Willow Hill pro: Adjustments for golf during the pandemic
Golf is a challenging, frustrating and ultimately rewarding sport that can be played for a lifetime.
That's what Rick Sargent, PGA Director of Instruction at the Willow Hill Golf Course in Northbrook, can conclude after 45 years of playing and teaching others.
In his life, the 52-year-old Glenview resident hit a hole-in-one in 2012 and shot 5-under par numerous times on 9-hole and 18-hole courses, but none of that compares to hearing of prideful progress from one of his pupils.

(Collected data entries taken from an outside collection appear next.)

This is an optimization exercise on Yosys and OpenROAD, whose aim is small area, a short achievable clock period and few clock cycles per item, not a production implementation.
In this exercise RTL edits were held to simulation tests only and were not proved equivalent to the original.

==> run F: inputs <==
// qrd_top
module qrd_top #(
    parameter int NUM_LANES = qrd_pkg::NUM_LANES,
    parameter int ROW_BITS  = qrd_pkg::ROW_BITS,
    parameter int COL_BITS  = qrd_pkg::COL_BITS
) (
    input  logic                               clk,
    input  logic                               is_reset_signal_written,
    input  logic                               csr_cyc,
    input  logic                               csr_stb,
    input  logic                               csr_we,
    input  logic [qrd_pkg::CSR_ADDR_BITS-1:0]  csr_adr,
    input  logic [qrd_pkg::CSR_DATA_BITS-1:0]  csr_dat_w,
    input  logic                               mem_ack,
    input  logic [qrd_pkg::LINE_BITS-1:0]      mem_dat_r,
    output logic                               csr_ack,
    output logic [qrd_pkg::CSR_DATA_BITS-1:0]  csr_dat_r,
    output logic                               mem_cyc,
    output logic                               mem_stb,
    output logic                               mem_we,
    output logic [qrd_pkg::LINE_ADDR_BITS-1:0] mem_adr,
    output logic [qrd_pkg::LINE_BITS-1:0]      mem_dat_w
);
clock: 5.0 ns
lec_check: 0
cap_margin: 20
core_margin: 2
core_utilization: 45
cts_cluster_diameter: 100
cts_cluster_size: 24
setup_slack_margin: 2.1
slew_margin: 20
tns_end_percent: 10
run.sh (not shown) runs the stock make flow with config.mk's settings and CLKGATE_MAP_FILE= SYNTH_SCRIPT=/design/flow/synth_recipe.tcl, a recipe that flattens the netlist after the stock synthesis.
==> run A (differences from run F) <==
--- a/flow/design.v
+++ b/flow/design.v
@@ -121,11 +121,10 @@
     logic [3:0]            st_q;
     logic [3:0]            st_d;
     logic                  stale_q;
     logic                  done_q;
     logic [7:0]            count_q;
-    logic [7:0]            count_p1_q;
     logic [LINE_ADDR_BITS-1:0] mem_adr_q;
     logic [CMD_BITS-1:0]   cmd_q;
     logic [RES_BITS-1:0]   result_q;
     logic                  rd_ack;
     logic                  wr_ack;
@@ -134,13 +133,10 @@
     logic                  mem_we_q;
     logic                  adr_idle_q;
     logic                  busy_d;
     logic                  done_d;
     logic [7:0]            count_d;
-    logic                  ack_busy_q;
-    logic                  ack_done_q;
-    logic [7:0]            ack_count_q;
     logic [CMD_BITS-1:0]   rd_src;
     assign rd_ack = mem_ack && st_q[S_READ];
     assign wr_ack = mem_ack && st_q[S_WRITE];
     assign go     = start && !busy_q;
     assign mem_stb = st_q[S_READ] || st_q[S_WRITE]
@@ -148,16 +144,16 @@
                   || (start_ok_q && start);
     assign mem_cyc = mem_stb;
     assign mem_we  = mem_we_q;
     assign mem_adr = adr_idle_q ? wr_in_data : mem_adr_q;
     assign mem_dat_w = LINE_BITS'(result_q);
-    assign busy      = mem_ack ? ack_busy_q  : busy_q;
-    assign done      = mem_ack ? ack_done_q  : done_q;
-    assign job_count = mem_ack ? ack_count_q : count_q;
+    assign busy      = busy_q;
+    assign done      = done_q;
+    assign job_count = count_q;
     assign busy_d  = go || (busy_q && !wr_ack);
     assign done_d  = wr_ack || (done_q && !go);
-    assign count_d = wr_ack ? count_p1_q : count_q;
+    assign count_d = wr_ack ? count_q + 8'd1 : count_q;
     always_comb begin
         st_d = st_q;
         if (st_q[S_IDLE] && (wr_in_addr || go)) begin
             st_d = 4'b0001 << S_READ;
         end
@@ -178,11 +174,10 @@
             st_q       <= 4'b0001 << S_IDLE;
             stale_q    <= 1'b0;
             busy_q     <= 1'b0;
             done_q     <= 1'b0;
             count_q    <= 8'd0;
-            count_p1_q <= 8'd1;
         end else begin
             st_q   <= st_d;
             busy_q <= busy_d;
             done_q <= done_d;
             if (st_q[S_READ]) begin
@@ -190,14 +185,11 @@
                     stale_q <= 1'b0;
                 end else if (wr_in_addr) begin
                     stale_q <= 1'b1;
                 end
             end
-            if (wr_ack) begin
-                count_q    <= count_p1_q;
-                count_p1_q <= count_p1_q + 8'd1;
-            end
+            count_q <= count_d;
         end
     end
     always_ff @(posedge clk) begin
         if ((st_q[S_IDLE] || st_q[S_READY]) && wr_in_addr) begin
             mem_adr_q <= wr_in_data;
@@ -212,20 +204,14 @@
     always_ff @(posedge clk) begin
         if (is_reset_signal_written) begin
             start_ok_q  <= 1'b0;
             mem_we_q    <= 1'b0;
             adr_idle_q  <= 1'b1;
-            ack_busy_q  <= 1'b0;
-            ack_done_q  <= 1'b0;
-            ack_count_q <= 8'd0;
         end else begin
             start_ok_q  <= st_d[S_READY] && !lane_clear;
             mem_we_q    <= st_d[S_READY] || st_d[S_WRITE];
             adr_idle_q  <= !(st_d[S_READ] || st_d[S_READY] || st_d[S_WRITE]);
-            ack_busy_q  <= busy_d && !st_d[S_WRITE];
-            ack_done_q  <= done_d || st_d[S_WRITE];
-            ack_count_q <= st_d[S_WRITE] ? count_p1_q : count_d;
         end
     end
     always_ff @(posedge clk) begin
         if (st_q[S_READ]) begin
             cmd_q <= mem_dat_r[CMD_BITS-1:0];
==> results.txt <==
Area after synthesis is about the same in run A and run F. Against run F, the cell count of run A is lower by 0.85%. Via count is about the same in run F and run A. Count of clock-buffer cells in the layout: run F is higher than run A (7). Against run F, the critical path depth of run A is higher by 9.
Testbench counts of run F, summed over its fixed seeds: cycles 11,012, jobs 2,000.
Testbench counts of run A, summed over its fixed seeds: cycles 12,932, jobs 2,000.

## re-timing with driven ports
The flow's constraints put no driver on any port. The routed layouts listed below were extracted and timed again, unchanged, in two steps.
Step 1: set_driving_cell puts a clkbuf_16 on clk and a buf_2 on each other input, an assumption about the parent block.
Step 2 adds t to the input delays and takes it off the output delays; t is the mean of the earliest and latest rising clock arrival at the registers after step 1. Input paths then give back, and output paths get back, about the clock's delay inside the block.
a / b / c = ideal / step 1 / step 2; a / b = the first two.
run | t (ns) | slack for setup (ns) | worst setup path after step 2 | slew at the worst register clock pin (ns) | worst data-port slew with drivers (ns)
run F | 1.167 | 1.682 / 1.507 / 0.448 | input to register | 0.11 / 0.11 | 0.46
run A | 1.121 | 1.697 / 1.600 / 0.700 | input to register | 0.10 / 0.10 | 0.46
After both steps setup and hold are still met in every run listed. For run F, which loses most, drivers alone change the setup slack by -0.175 ns; drivers and shift together by -1.234 ns.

"People love golf and have a passion for it. That's why we do it," he said. "Teaching is so satisfying when someone says, 'I shot the best round of my life.'"
Golf courses that were shuttered in response to the COVID-19 pandemic recently reopened under Gov. J.B. Pritzker's phased plan.
As a golf pro, the time off as challenging for Sargent and four other teaching pros at Willowcreek who were used to being outdoors eight to 10 hours a day.
Sargent and three other instructors at Willow Hill have pushed back summer classes for students, and he said he's had to demonstrate grips and other techniques during lessons instead of a closer, more hands-on approach.
"It's hard sometimes when you need to show somebody how to hold or grip a club," he said. "We're doing the best we can. Right now, we're still maintaining social distancing. It's just a weird time."
For people hitting the links or the driving range for the first time this year, Sargent has some simple advice: it's OK to take it slow.
"Stretch before you do anything because you're going to be using muscles you haven't used in while. Take it slow, ease into it. It will come back," he said.
"Don't go out and hit 400 balls the first time you're on the range. You will be sore. Concentrate on your short game," he continued.
Over the years, Sargent has seen trends in the sport. Large-headed drivers are here to stay, and some courses are closing as younger people look to other sports to play or for entertainment.
"We've got to get youth involved. We can grow the game that way. We're just trying to grow the game and get more people involved," Sargent said. "It's just a great sport, that's all I can say. And it can be played at any age."